→ Problem: Leaving nothing out, print each line of the material exactly.

════

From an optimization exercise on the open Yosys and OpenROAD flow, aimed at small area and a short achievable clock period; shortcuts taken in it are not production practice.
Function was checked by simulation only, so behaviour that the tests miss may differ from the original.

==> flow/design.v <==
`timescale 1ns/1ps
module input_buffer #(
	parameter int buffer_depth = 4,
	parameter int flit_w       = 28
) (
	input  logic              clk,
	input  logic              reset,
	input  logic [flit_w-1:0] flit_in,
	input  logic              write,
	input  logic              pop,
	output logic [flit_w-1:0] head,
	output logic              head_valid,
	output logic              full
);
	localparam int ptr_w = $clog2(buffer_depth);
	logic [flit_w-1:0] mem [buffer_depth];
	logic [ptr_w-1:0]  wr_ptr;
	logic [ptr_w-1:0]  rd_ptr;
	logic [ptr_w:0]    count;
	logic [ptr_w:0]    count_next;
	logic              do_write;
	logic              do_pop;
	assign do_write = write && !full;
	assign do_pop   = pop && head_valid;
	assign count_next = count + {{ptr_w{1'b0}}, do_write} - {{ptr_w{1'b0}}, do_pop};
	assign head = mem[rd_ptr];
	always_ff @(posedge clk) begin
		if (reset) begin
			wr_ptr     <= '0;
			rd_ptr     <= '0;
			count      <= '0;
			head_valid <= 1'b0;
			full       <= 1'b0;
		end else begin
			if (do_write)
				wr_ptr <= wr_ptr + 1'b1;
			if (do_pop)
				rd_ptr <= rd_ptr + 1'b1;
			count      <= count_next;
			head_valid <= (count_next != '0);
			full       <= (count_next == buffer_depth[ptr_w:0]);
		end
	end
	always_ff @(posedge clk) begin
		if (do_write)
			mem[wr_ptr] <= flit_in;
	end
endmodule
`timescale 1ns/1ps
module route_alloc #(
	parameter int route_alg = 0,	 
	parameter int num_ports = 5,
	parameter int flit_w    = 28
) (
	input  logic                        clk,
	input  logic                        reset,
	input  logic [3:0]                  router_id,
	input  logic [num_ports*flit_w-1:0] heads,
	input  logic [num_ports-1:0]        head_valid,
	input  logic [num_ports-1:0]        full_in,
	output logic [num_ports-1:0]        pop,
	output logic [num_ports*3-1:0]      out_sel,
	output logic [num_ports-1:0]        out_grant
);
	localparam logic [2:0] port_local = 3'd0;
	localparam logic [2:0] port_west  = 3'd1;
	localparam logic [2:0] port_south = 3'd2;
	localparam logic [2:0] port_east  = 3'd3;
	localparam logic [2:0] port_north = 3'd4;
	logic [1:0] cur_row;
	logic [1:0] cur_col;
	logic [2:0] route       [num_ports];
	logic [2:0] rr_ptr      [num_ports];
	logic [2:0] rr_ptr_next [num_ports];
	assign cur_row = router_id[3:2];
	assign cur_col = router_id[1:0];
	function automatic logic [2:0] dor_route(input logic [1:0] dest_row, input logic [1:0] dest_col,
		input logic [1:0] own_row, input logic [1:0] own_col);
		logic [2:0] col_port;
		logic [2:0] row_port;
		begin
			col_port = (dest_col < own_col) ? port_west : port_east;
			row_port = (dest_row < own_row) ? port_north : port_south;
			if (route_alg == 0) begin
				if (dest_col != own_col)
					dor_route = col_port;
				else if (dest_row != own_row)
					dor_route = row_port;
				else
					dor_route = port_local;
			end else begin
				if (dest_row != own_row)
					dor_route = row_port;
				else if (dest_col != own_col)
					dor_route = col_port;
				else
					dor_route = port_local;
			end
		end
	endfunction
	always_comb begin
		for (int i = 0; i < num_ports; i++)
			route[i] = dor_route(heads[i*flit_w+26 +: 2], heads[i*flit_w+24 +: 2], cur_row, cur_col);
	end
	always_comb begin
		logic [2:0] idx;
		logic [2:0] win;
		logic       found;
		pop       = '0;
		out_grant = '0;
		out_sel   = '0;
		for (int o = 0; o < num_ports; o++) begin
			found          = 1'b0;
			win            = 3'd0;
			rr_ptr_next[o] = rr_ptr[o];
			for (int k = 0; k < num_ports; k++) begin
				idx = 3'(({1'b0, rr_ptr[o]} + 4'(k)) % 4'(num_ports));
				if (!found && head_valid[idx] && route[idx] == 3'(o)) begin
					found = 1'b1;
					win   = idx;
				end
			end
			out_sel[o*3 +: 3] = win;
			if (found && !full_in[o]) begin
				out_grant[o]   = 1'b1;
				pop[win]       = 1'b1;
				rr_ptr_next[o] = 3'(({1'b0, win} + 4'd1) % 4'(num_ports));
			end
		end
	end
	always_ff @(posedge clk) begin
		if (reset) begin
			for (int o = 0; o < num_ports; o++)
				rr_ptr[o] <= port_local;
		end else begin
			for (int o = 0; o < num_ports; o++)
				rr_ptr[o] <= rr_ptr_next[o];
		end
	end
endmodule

════

→ Result:
From an optimization exercise on the open Yosys and OpenROAD flow, aimed at small area and a short achievable clock period; shortcuts taken in it are not production practice.
Function was checked by simulation only, so behaviour that the tests miss may differ from the original.

==> flow/design.v <==
`timescale 1ns/1ps
module input_buffer #(
	parameter int buffer_depth = 4,
	parameter int flit_w       = 28
) (
	input  logic              clk,
	input  logic              reset,
	input  logic [flit_w-1:0] flit_in,
	input  logic              write,
	input  logic              pop,
	output logic [flit_w-1:0] head,
	output logic              head_valid,
	output logic              full
);
	localparam int ptr_w = $clog2(buffer_depth);
	logic [flit_w-1:0] mem [buffer_depth];
	logic [ptr_w-1:0]  wr_ptr;
	logic [ptr_w-1:0]  rd_ptr;
	logic [ptr_w:0]    count;
	logic [ptr_w:0]    count_next;
	logic              do_write;
	logic              do_pop;
	assign do_write = write && !full;
	assign do_pop   = pop && head_valid;
	assign count_next = count + {{ptr_w{1'b0}}, do_write} - {{ptr_w{1'b0}}, do_pop};
	assign head = mem[rd_ptr];
	always_ff @(posedge clk) begin
		if (reset) begin
			wr_ptr     <= '0;
			rd_ptr     <= '0;
			count      <= '0;
			head_valid <= 1'b0;
			full       <= 1'b0;
		end else begin
			if (do_write)
				wr_ptr <= wr_ptr + 1'b1;
			if (do_pop)
				rd_ptr <= rd_ptr + 1'b1;
			count      <= count_next;
			head_valid <= (count_next != '0);
			full       <= (count_next == buffer_depth[ptr_w:0]);
		end
	end
	always_ff @(posedge clk) begin
		if (do_write)
			mem[wr_ptr] <= flit_in;
	end
endmodule
`timescale 1ns/1ps
module route_alloc #(
	parameter int route_alg = 0,	 
	parameter int num_ports = 5,
	parameter int flit_w    = 28
) (
	input  logic                        clk,
	input  logic                        reset,
	input  logic [3:0]                  router_id,
	input  logic [num_ports*flit_w-1:0] heads,
	input  logic [num_ports-1:0]        head_valid,
	input  logic [num_ports-1:0]        full_in,
	output logic [num_ports-1:0]        pop,
	output logic [num_ports*3-1:0]      out_sel,
	output logic [num_ports-1:0]        out_grant
);
	localparam logic [2:0] port_local = 3'd0;
	localparam logic [2:0] port_west  = 3'd1;
	localparam logic [2:0] port_south = 3'd2;
	localparam logic [2:0] port_east  = 3'd3;
	localparam logic [2:0] port_north = 3'd4;
	logic [1:0] cur_row;
	logic [1:0] cur_col;
	logic [2:0] route       [num_ports];
	logic [2:0] rr_ptr      [num_ports];
	logic [2:0] rr_ptr_next [num_ports];
	assign cur_row = router_id[3:2];
	assign cur_col = router_id[1:0];
	function automatic logic [2:0] dor_route(input logic [1:0] dest_row, input logic [1:0] dest_col,
		input logic [1:0] own_row, input logic [1:0] own_col);
		logic [2:0] col_port;
		logic [2:0] row_port;
		begin
			col_port = (dest_col < own_col) ? port_west : port_east;
			row_port = (dest_row < own_row) ? port_north : port_south;
			if (route_alg == 0) begin
				if (dest_col != own_col)
					dor_route = col_port;
				else if (dest_row != own_row)
					dor_route = row_port;
				else
					dor_route = port_local;
			end else begin
				if (dest_row != own_row)
					dor_route = row_port;
				else if (dest_col != own_col)
					dor_route = col_port;
				else
					dor_route = port_local;
			end
		end
	endfunction
	always_comb begin
		for (int i = 0; i < num_ports; i++)
			route[i] = dor_route(heads[i*flit_w+26 +: 2], heads[i*flit_w+24 +: 2], cur_row, cur_col);
	end
	always_comb begin
		logic [2:0] idx;
		logic [2:0] win;
		logic       found;
		pop       = '0;
		out_grant = '0;
		out_sel   = '0;
		for (int o = 0; o < num_ports; o++) begin
			found          = 1'b0;
			win            = 3'd0;
			rr_ptr_next[o] = rr_ptr[o];
			for (int k = 0; k < num_ports; k++) begin
				idx = 3'(({1'b0, rr_ptr[o]} + 4'(k)) % 4'(num_ports));
				if (!found && head_valid[idx] && route[idx] == 3'(o)) begin
					found = 1'b1;
					win   = idx;
				end
			end
			out_sel[o*3 +: 3] = win;
			if (found && !full_in[o]) begin
				out_grant[o]   = 1'b1;
				pop[win]       = 1'b1;
				rr_ptr_next[o] = 3'(({1'b0, win} + 4'd1) % 4'(num_ports));
			end
		end
	end
	always_ff @(posedge clk) begin
		if (reset) begin
			for (int o = 0; o < num_ports; o++)
				rr_ptr[o] <= port_local;
		end else begin
			for (int o = 0; o < num_ports; o++)
				rr_ptr[o] <= rr_ptr_next[o];
		end
	end
endmodule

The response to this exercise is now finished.